## Decision Trees

- A decision tree is a supervised learning algorithm used for both classification and regression tasks. It models decisions and their possible consequences in a tree-like structure, making it intuitive and easy to interpret.

- Intuituion
Decision trees are powerful algorithms used in both classification and regression tasks.They operate by recursively partitioning the data based on feature values, forming a tree structure where each node represents a decision point.
This tree structure enables efficient inference, where a new instance is classified or predicted (regression) by traversing down the tree.

- Information gain is a key concept in decision trees, used to decide which feature should be used to split a node. It measures the reduction in entropy, or uncertainty, when a dataset is split based on a particular attribute. Here's a detailed explanation:
Definition
Entropy: In the context of decision trees, entropy is a measure of impurity or disorder within a dataset. It quantifies the uncertainty involved in predicting the class of a randomly selected instance.
Information Gain: It is the reduction in entropy achieved by partitioning the dataset according to an attribute. It quantifies how much information a feature provides about the class.


## Bias 
- Bias refers to the error introduced by approximating a real-world problem, which may be complex, by a simplified model. High bias occurs when the model is too simple and makes strong assumptions about the data. This often leads to underfitting.

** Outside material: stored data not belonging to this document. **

--- config.mk ---
export PLATFORM = sky130hd
export DESIGN_NAME = ic3_queue
export DESIGN_NICKNAME = d
export VERILOG_FILES = /design/src/rtl/ic3_queue.sv
export SDC_FILE = /design/constraint.sdc
export NUM_CORES = 1
export LEC_CHECK = 0
export BUFFER_PORTS_ARGS = -buffer_cell sky130_fd_sc_hd__buf_2
export CAP_MARGIN = 40
export CELL_PAD_IN_SITES_DETAIL_PLACEMENT = 1
export CELL_PAD_IN_SITES_GLOBAL_PLACEMENT = 1
export CORE_MARGIN = 4
export CORE_UTILIZATION = 35
export CTS_CLUSTER_DIAMETER = 40
export DETAILED_ROUTE_END_ITERATION = 16
export GPL_TIMING_DRIVEN = 1
export PLACE_DENSITY_LB_ADDON = 0.3
export SLEW_MARGIN = 0
export SYNTH_ARGS = -nofsm -noshare
export SYNTH_HDL_FRONTEND = slang
export SYNTH_SLANG_ARGS = --single-unit
--- constraint.sdc ---
create_clock -name clk -period 2.1 [get_ports clk]
set_clock_uncertainty 0.15 [all_clocks]
set_input_delay 0.21 -clock clk [delete_from_list [all_inputs] [get_ports clk]]
set_output_delay 0.21 -clock clk [all_outputs]
set_load 0.01 [all_outputs]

- High Bias: Models with high bias tend to oversimplify the data, leading to systematic errors and underfitting. They fail to capture the underlying patterns in the data

## Variance
- Definition: Variance measures how much the model's predictions vary for different training datasets. It reflects the model's sensitivity to small fluctuations in the training data.
- High Variance: Models with high variance are highly sensitive to the training data and may capture noise as if it were a true pattern, leading to overfitting


## Bias-Variance decomposition

Bias/variance decomposes the expected loss into three terms:

1. bias: how wrong the expected prediction is (corresponds to underfitting)
2. variance: the amount of variability in the predictions (corresponds to
overfitting)
3. Bayes error: the inherent unpredictability of the targets or noise in data

![](https://www.cs.cornell.edu/courses/cs4780/2023fa/lectures/images/bias_variance/bullseye.png)



- Bagging:
 - Reduce variance by averaging the predictions from multiple models.
 - Does not increase bias.
- Boosting:
 - Reduce Bias by fitting multiple models which focus on shortcomings of previous models
 - Could potentially increase variance but not by much.


 - Bagging
 Bootstrap Aggregating (Bagging) enhances the robustness of machine learning models by training multiple base models on randomly sampled subsets of the dataset, mitigating overfitting.
 Bagging, short for Bootstrap Aggregating, is an ensemble learning technique used in machine learning to improve the accuracy and stability of models by reducing variance. It involves training multiple base models independently on random subsets of the training data, which are created through a process called bootstrap sampling. This means that each subset is generated by sampling the original dataset with replacement, allowing some data points to appear multiple times in a subset while others may be omitted

 ![](https://media.geeksforgeeks.org/wp-content/uploads/20230731175958/Bagging-classifier.png)


 ## Random Forest
 Bagged decision trees, with one extra trick to de-correlate the predictions
 In each node, choose a random set of k input features, and only consider splits on those features.
 Probably the best black-box ML algorithm
 they often work well with no tuning.
 Most widely used algorithms in Kaggle competitions and industry

 ![](https://serokell.io/files/vz/vz1f8191.Ensemble-of-decision-trees.png)



 # Boosting

 Boosting is an ensemble learning technique in machine learning that aims to improve the predictive performance of models by converting weak learners into a strong learner. It is particularly effective in reducing both bias and variance, leading to more accurate predictions.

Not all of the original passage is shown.